Stored items =

***

### config.mk
export PLATFORM = sky130hd
export DESIGN_NAME = gpio_bank
export DESIGN_NICKNAME = d
export VERILOG_FILES = /design/src/rtl/gpio_bank_pkg.sv /design/src/rtl/gpio_cfg_store.sv /design/src/rtl/gpio_port_regs.sv /design/src/rtl/gpio_pad_ctl.sv /design/src/rtl/gpio_bank.sv
export SDC_FILE = /design/constraint.sdc
export NUM_CORES = 1
export LEC_CHECK = 0
export ABC_CLOCK_PERIOD_IN_PS = 4000
export BUFFER_PORTS_ARGS = -buffer_cell sky130_fd_sc_hd__buf_2
export CAP_MARGIN = 20
export CELL_PAD_IN_SITES_DETAIL_PLACEMENT = 0
export CELL_PAD_IN_SITES_GLOBAL_PLACEMENT = 2
export CORE_UTILIZATION = 32
export CTS_BUF_LIST = sky130_fd_sc_hd__clkbuf_2 sky130_fd_sc_hd__clkbuf_4 sky130_fd_sc_hd__clkbuf_8
export DETAILED_ROUTE_END_ITERATION = 8
export HOLD_SLACK_MARGIN = 0.02
export PLACE_DENSITY_LB_ADDON = 0.2
export SYNTH_ARGS = -nofsm -noshare
export SYNTH_HDL_FRONTEND = slang
export SYNTH_SLANG_ARGS = --single-unit
### constraint.sdc
create_clock -name clk -period 4 [get_ports clk]
set_clock_uncertainty 0.2 [all_clocks]
set_input_delay 0.8 -clock clk [delete_from_list [all_inputs] [get_ports clk]]
set_output_delay 0.8 -clock clk [all_outputs]
set_load 0.1 [all_outputs]
### src/rtl/gpio_bank_pkg.sv
package gpio_bank_pkg;

  localparam int unsigned BUS_AW = 4;
  localparam int unsigned BYTE_W = 8;

  // Per-pin settings; bit 0 is drive enable, bit 1 push-pull, bit 2 pull-up.
  typedef struct packed {
    logic pull_up;
    logic push_pull;
    logic drive_en;
  } pin_cfg_t;

  localparam int unsigned CFG_W = $bits(pin_cfg_t);

  // Maps a bus address to {hit, port[1:0]}; offsets are not evenly spaced.
  function automatic logic [2:0] port_of_addr(input logic [BUS_AW-1:0] a);
    case (a)
      4'h0:    return 3'b100;
      4'h4:    return 3'b101;
      4'h8:    return 3'b110;
      4'hA:    return 3'b111;
      default: return 3'b000;
    endcase
  endfunction

endpackage
$ cat src/rtl/tnfa_pkg.sv
package tnfa_pkg;
    localparam int SYM_W   = 8;
    localparam int ADDR_W  = 16;
    localparam int NLAYER  = 4;
    localparam int LAYER_W = 3;
    localparam int FIELD_W = 3;

    typedef enum logic [FIELD_W-1:0] {
        FLD_E_LO  = 3'd0,
        FLD_E_HI  = 3'd1,
        FLD_COORD = 3'd2,
        FLD_ADDR1 = 3'd3,
        FLD_ADDR2 = 3'd4,
        FLD_ADDR3 = 3'd5,
        FLD_ADDR4 = 3'd6,
        FLD_NONE  = 3'd7
    } cfg_field_e;

    typedef struct packed {
        logic [NLAYER-1:0][ADDR_W-1:0] addr;
        logic [SYM_W-1:0]              coord;
        logic [SYM_W-1:0]              e_hi;
        logic [SYM_W-1:0]              e_lo;
    } pattern_t;
endpackage

$ cat src/rtl/tnfa_chain.sv
module tnfa_chain
    import tnfa_pkg::*;
(
    input  logic               clk,
    input  logic               rst_n,
    input  logic               wr_en,
    input  logic [FIELD_W-1:0] wr_field,
    input  logic [ADDR_W-1:0]  wr_data,
    input  logic               sof,
    input  logic               sym_valid,
    input  logic               sym_odd,
    input  logic [LAYER_W-1:0] sym_layer,
    input  logic [SYM_W-1:0]   sym_data,
    output logic               done
);
    typedef struct packed {
        pattern_t          pat;
        logic [NLAYER:0]   half;
        logic [NLAYER:0]   lat;
    } chain_st_t;

    chain_st_t q, d;

    logic [NLAYER:0] hi_hit;
    logic [NLAYER:0] lo_hit;
    logic [NLAYER:0] en;

    assign hi_hit[0] = (sym_data >= q.pat.e_lo) && (sym_data <= q.pat.e_hi);
    assign lo_hit[0] = (sym_data == q.pat.coord);
    assign en[0]     = 1'b1;

    for (genvar k = 1; k <= NLAYER; k++) begin : g_stage
        assign hi_hit[k] = (sym_data == q.pat.addr[k-1][ADDR_W-1:SYM_W]);
        assign lo_hit[k] = (sym_data == q.pat.addr[k-1][SYM_W-1:0]);
        assign en[k]     = q.lat[k-1];
    end

    always_comb begin
        d = q;
        if (wr_en) begin
            case (cfg_field_e'(wr_field))
                FLD_E_LO:  d.pat.e_lo    = wr_data[SYM_W-1:0];
                FLD_E_HI:  d.pat.e_hi    = wr_data[SYM_W-1:0];
                FLD_COORD: d.pat.coord   = wr_data[SYM_W-1:0];
                FLD_ADDR1: d.pat.addr[0] = wr_data;
                FLD_ADDR2: d.pat.addr[1] = wr_data;
                FLD_ADDR3: d.pat.addr[2] = wr_data;
                FLD_ADDR4: d.pat.addr[3] = wr_data;
                default:   ;
            endcase
        end
        if (sof) begin
            d.half = '0;
            d.lat  = '0;
        end else if (sym_valid) begin
            d.half = '0;
            for (int t = 0; t <= NLAYER; t++) begin
                if (sym_layer == LAYER_W'(t)) begin
                    if (!sym_odd) begin
                        d.half[t] = en[t] && hi_hit[t] && !q.lat[t];
                    end else if (q.half[t] && lo_hit[t]) begin
                        d.lat[t] = 1'b1;
                    end
                end
            end
        end
    end

    always_ff @(posedge clk) begin
        if (!rst_n) q <= '0;
        else        q <= d;
    end

    assign done = q.lat[NLAYER];

    for (genvar k = 1; k <= NLAYER; k++) begin : g_chk
        AST_STAGE_ORDER: assert property (@(posedge clk) disable iff (!rst_n)
            q.lat[k] |-> q.lat[k-1]);
        AST_STAGE_HOLD: assert property (@(posedge clk) disable iff (!rst_n)
            q.lat[k] && !sof |=> q.lat[k]);
    end

    AST_PAIR_SOURCE: assert property (@(posedge clk) disable iff (!rst_n)
        $rose(q.lat[1]) |-> $past(sym_valid && sym_odd && sym_layer == LAYER_W'(1)));

    AST_IDLE_FROZEN: assert property (@(posedge clk) disable iff (!rst_n)
        !sym_valid && !sof |=> $stable(q.lat) && q.half == '0 || $stable(q.half));

    AST_SOF_CLEARS: assert property (@(posedge clk) disable iff (!rst_n)
        sof |=> q.lat == '0);
endmodule

$ cat src/rtl/tnfa_drain.sv
module tnfa_drain #(
    parameter int NPAT  = 16,
    localparam int IDX_W = (NPAT > 1) ? $clog2(NPAT) : 1
) (
    input  logic             clk,
    input  logic             rst_n,
    input  logic             eoe,
    input  logic [NPAT-1:0]  done,
    output logic             rpt_valid,
    output logic [IDX_W-1:0] rpt_idx
);
    typedef struct packed {
        logic [NPAT-1:0] pend;
    } drain_st_t;

    drain_st_t q, d;

    always_comb begin
        rpt_idx = '0;
        for (int i = NPAT - 1; i >= 0; i--) begin
            if (q.pend[i]) rpt_idx = IDX_W'(i);
        end
    end

    assign rpt_valid = |q.pend;

    always_comb begin
        d = q;
        if (eoe)            d.pend = done;
        else if (rpt_valid) d.pend = q.pend & (q.pend - NPAT'(1));
    end

    always_ff @(posedge clk) begin
        if (!rst_n) q <= '0;
        else        q <= d;
    end

    AST_ONE_PER_CYCLE: assert property (@(posedge clk) disable iff (!rst_n)
        rpt_valid && !eoe |=> $countones(q.pend) == $countones($past(q.pend)) - 1);

    AST_CAPTURE: assert property (@(posedge clk) disable iff (!rst_n)
        eoe |=> q.pend == $past(done));
endmodule

$ cat src/rtl/tnfa_matcher.sv
module tnfa_matcher
    import tnfa_pkg::*;
#(
    parameter int NPAT  = 16,
    localparam int IDX_W = (NPAT > 1) ? $clog2(NPAT) : 1
) (
    input  logic               clk,
    input  logic               rst_n,
    input  logic               cfg_we,
    input  logic [IDX_W-1:0]   cfg_idx,
    input  logic [FIELD_W-1:0] cfg_field,
    input  logic [ADDR_W-1:0]  cfg_data,
    input  logic               sof,
    input  logic               eoe,
    input  logic               sym_valid,
    input  logic [LAYER_W-1:0] sym_layer,
    input  logic [SYM_W-1:0]   sym_data,
    output logic               rpt_valid,
    output logic [IDX_W-1:0]   rpt_idx
);
    typedef struct packed {
        logic odd;
    } phase_st_t;

    phase_st_t ph_q, ph_d;

    always_comb begin
        ph_d = ph_q;
        if (sof)            ph_d.odd = 1'b0;
        else if (sym_valid) ph_d.odd = !ph_q.odd;
    end

    always_ff @(posedge clk) begin
        if (!rst_n) ph_q <= '0;
        else        ph_q <= ph_d;
    end

    logic [NPAT-1:0] done;

    for (genvar p = 0; p < NPAT; p++) begin : g_chain
        tnfa_chain u_chain (
            .clk       (clk),
            .rst_n     (rst_n),
            .wr_en     (cfg_we && (cfg_idx == IDX_W'(p))),
            .wr_field  (cfg_field),
            .wr_data   (cfg_data),
            .sof       (sof),
            .sym_valid (sym_valid),
            .sym_odd   (ph_q.odd),
            .sym_layer (sym_layer),
            .sym_data  (sym_data),
            .done      (done[p])
        );
    end

    tnfa_drain #(.NPAT(NPAT)) u_drain (
        .clk       (clk),
        .rst_n     (rst_n),
        .eoe       (eoe),
        .done      (done),
        .rpt_valid (rpt_valid),
        .rpt_idx   (rpt_idx)
    );

    AST_PHASE_IDLE: assert property (@(posedge clk) disable iff (!rst_n)
        !sym_valid && !sof |=> $stable(ph_q.odd));

    AST_PHASE_SOF: assert property (@(posedge clk) disable iff (!rst_n)
        sof |=> !ph_q.odd);

    AST_REPORT_AFTER_EOE: assert property (@(posedge clk) disable iff (!rst_n)
        $rose(rpt_valid) |-> $past(eoe));
endmodule

$ cat config.mk
export PLATFORM = sky130hd
export DESIGN_NAME = tnfa_matcher
export DESIGN_NICKNAME = d
export VERILOG_FILES = /design/src/rtl/tnfa_pkg.sv /design/src/rtl/tnfa_chain.sv /design/src/rtl/tnfa_drain.sv /design/src/rtl/tnfa_matcher.sv
export SDC_FILE = /design/constraint.sdc
export NUM_CORES = 2
export LEC_CHECK = 0
export ABC_AREA = 1
export BUFFER_PORTS_ARGS = -buffer_cell sky130_fd_sc_hd__buf_2
export CAP_MARGIN = 20
export CORE_MARGIN = 2
export CORE_UTILIZATION = 40
export DETAILED_ROUTE_END_ITERATION = 8
export HOLD_SLACK_MARGIN = 0.1
export SYNTH_ARGS = -nofsm -noshare
export SYNTH_HDL_FRONTEND = slang
export SYNTH_SLANG_ARGS = --single-unit
$ cat constraint.sdc
create_clock -name clk -period 3.15 [get_ports clk]
set_clock_uncertainty 0.15 [all_clocks]
set_input_delay 0.315 -clock clk [delete_from_list [all_inputs] [get_ports clk]]
set_output_delay 0.315 -clock clk [all_outputs]
set_load 0.01 [all_outputs]
==> results.sh <==
export IMPL_status="finished, final reports clean"
export IMPL_clkLatencyLatePin_ns=0.83
export IMPL_yosysSeqAreaShare_pct=42.23
export IMPL_power_uw=44230
export IMPL_hp_class="in -> reg"
export IMPL_finalCriticalPeriod_ns=3.085
export IMPL_grt_max_degree=241
export IMPL_synth_flop_cell="dfxtp_1"
export IMPL_root_buffer="clkbuf_16"
export IMPL_coreArea_um2=187200
export IMPL_place_inst=12200
export IMPL_final_max_slew_viol_count=0
export IMPL_postRouteAntennaNets=0
export IMPL_layout_cells_most_common="nor2_1"
export IMPL_route_detailed_drc=0
export IMPL_slew_headroom_pct=14.54
export IMPL_crit_path_start="cfg_idx[0]"
export IMPL_r2r_slack_ns=1.10
export IMPL_clockBufferDepth=3
export IMPL_endpoint="g_chain[4].u_chain.q[47]"
export IMPL_drt_vias_per_instance=5.539
export IMPL_power_density_nw_per_um2=525.8
export IMPL_final_cell_mix="nor2_1, dfxtp_1, o21ai_0, a21oi_1, nand2_1"
export IMPL_vias=69500
export IMPL_clkTransAtPathRegs_ns=0.06
export IMPL_cp_end_kind="flip-flop"
export IMPL_syn_nets=10480
export IMPL_rows=159
export IMPL_crit_arrival_ns=3.69
export IMPL_cp_cell_sequence="dlygate4sd3_1, buf_2, nor2_1, dlygate4sd3_1, inv_2, nor2_1, dlygate4sd3_1, buf_4, nand3_1, dlygate4sd3_1, a21oi_1"
export IMPL_synth_edf_count=0
export IMPL_area_delta_synth_final_pct=11.96
export IMPL_drt_iter0_markers=7074
export IMPL_syn_avg_cell_area_um2=7.378
export IMPL_peakVddDrop_uv=593.2
export IMPL_dpl_hpwl_um=153100
export IMPL_synthCells=10190
export IMPL_avgRoutedWirePerCell_um=20.94
export IMPL_utilization_pct=44.94
export IMPL_nNetsFinal=10220
export IMPL_cts_sinks=1585
export IMPL_cpMostUsedCell="dlygate4sd3_1"
export IMPL_finalWorstSetupSlack_ns=0.06496
export IMPL_initial_core_util_pct=40.14
export IMPL_first_global_vias=64840
export IMPL_synthTopCellsByArea="dfxtp_1, nor2_1, o21ai_0"
export IMPL_synth_cell_types=41
export IMPL_critPathSlowestCell="dlygate4sd3_1"
export IMPL_fmax_ghz=0.3241
export IMPL_async_flop_share_pct=0
export IMPL_port_buffers=44
export IMPL_place_ws_ns=0.4250
export IMPL_htree_levels=4
export IMPL_finalSetupTns_ns=0
export IMPL_antenna_found_initial=5
export IMPL_finalHoldViolCount=0
export IMPL_synth_top_area_share_pct=42.23
export IMPL_synth_largest_area_cell="dfxtp_1"
export IMPL_reg2reg_depth=6
export IMPL_path_class="in -> reg"
export IMPL_stdcell_count=12550
export IMPL_rsz0062_at_grt="false"
export IMPL_ys_ff_latch=1585
export IMPL_numCtsBuffers=175
export IMPL_die_y_um=437.4
export IMPL_die_area_um2=191300
export IMPL_fillers=18480
export IMPL_grt_pass1_wl_um=398600
export IMPL_reg2reg_to="g_chain[14].u_chain.q[8]"
export IMPL_startpoint_type="input pin"
export IMPL_syn_area_um2=75140
export IMPL_setup_viol=0
export IMPL_power_leakage_uw=0.03267
export IMPL_drt_total_wl_um=262800
export IMPL_max_cap_violations=0
export IMPL_period_share_pct=97.94
export IMPL_grt_overflow=0
export IMPL_worst_pin_slew_ns=1.282
export IMPL_cpPeakStageDelay_ns=0.64
export IMPL_yosys_warnings=0
export IMPL_place_gp_congestion=0.8537
export IMPL_io_pins=45
export IMPL_required_ns=3.75
export IMPL_die_w_um=437.4
export IMPL_drive_gt1_share_pct=7.314
export IMPL_worstReg2RegStart="ph_q"
export IMPL_first_pass_iters=6
export IMPL_critPathMaxFanout=10
export IMPL_grtUsageTotal_pct=26.57
export IMPL_tritoncts="yes"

***

Work item =
Nothing from before the line containing "export IMPL_nNetsFinal=10220" should appear; copy that line and each one after it through the last line of the entries, exactly.

Response box =
export IMPL_nNetsFinal=10220
export IMPL_cts_sinks=1585
export IMPL_cpMostUsedCell="dlygate4sd3_1"
export IMPL_finalWorstSetupSlack_ns=0.06496
export IMPL_initial_core_util_pct=40.14
export IMPL_first_global_vias=64840
export IMPL_synthTopCellsByArea="dfxtp_1, nor2_1, o21ai_0"
export IMPL_synth_cell_types=41
export IMPL_critPathSlowestCell="dlygate4sd3_1"
export IMPL_fmax_ghz=0.3241
export IMPL_async_flop_share_pct=0
export IMPL_port_buffers=44
export IMPL_place_ws_ns=0.4250
export IMPL_htree_levels=4
export IMPL_finalSetupTns_ns=0
export IMPL_antenna_found_initial=5
export IMPL_finalHoldViolCount=0
export IMPL_synth_top_area_share_pct=42.23
export IMPL_synth_largest_area_cell="dfxtp_1"
export IMPL_reg2reg_depth=6
export IMPL_path_class="in -> reg"
export IMPL_stdcell_count=12550
export IMPL_rsz0062_at_grt="false"
export IMPL_ys_ff_latch=1585
export IMPL_numCtsBuffers=175
export IMPL_die_y_um=437.4
export IMPL_die_area_um2=191300
export IMPL_fillers=18480
export IMPL_grt_pass1_wl_um=398600
export IMPL_reg2reg_to="g_chain[14].u_chain.q[8]"
export IMPL_startpoint_type="input pin"
export IMPL_syn_area_um2=75140
export IMPL_setup_viol=0
export IMPL_power_leakage_uw=0.03267
export IMPL_drt_total_wl_um=262800
export IMPL_max_cap_violations=0
export IMPL_period_share_pct=97.94
export IMPL_grt_overflow=0
export IMPL_worst_pin_slew_ns=1.282
export IMPL_cpPeakStageDelay_ns=0.64
export IMPL_yosys_warnings=0
export IMPL_place_gp_congestion=0.8537
export IMPL_io_pins=45
export IMPL_required_ns=3.75
export IMPL_die_w_um=437.4
export IMPL_drive_gt1_share_pct=7.314
export IMPL_worstReg2RegStart="ph_q"
export IMPL_first_pass_iters=6
export IMPL_critPathMaxFanout=10
export IMPL_grtUsageTotal_pct=26.57
export IMPL_tritoncts="yes"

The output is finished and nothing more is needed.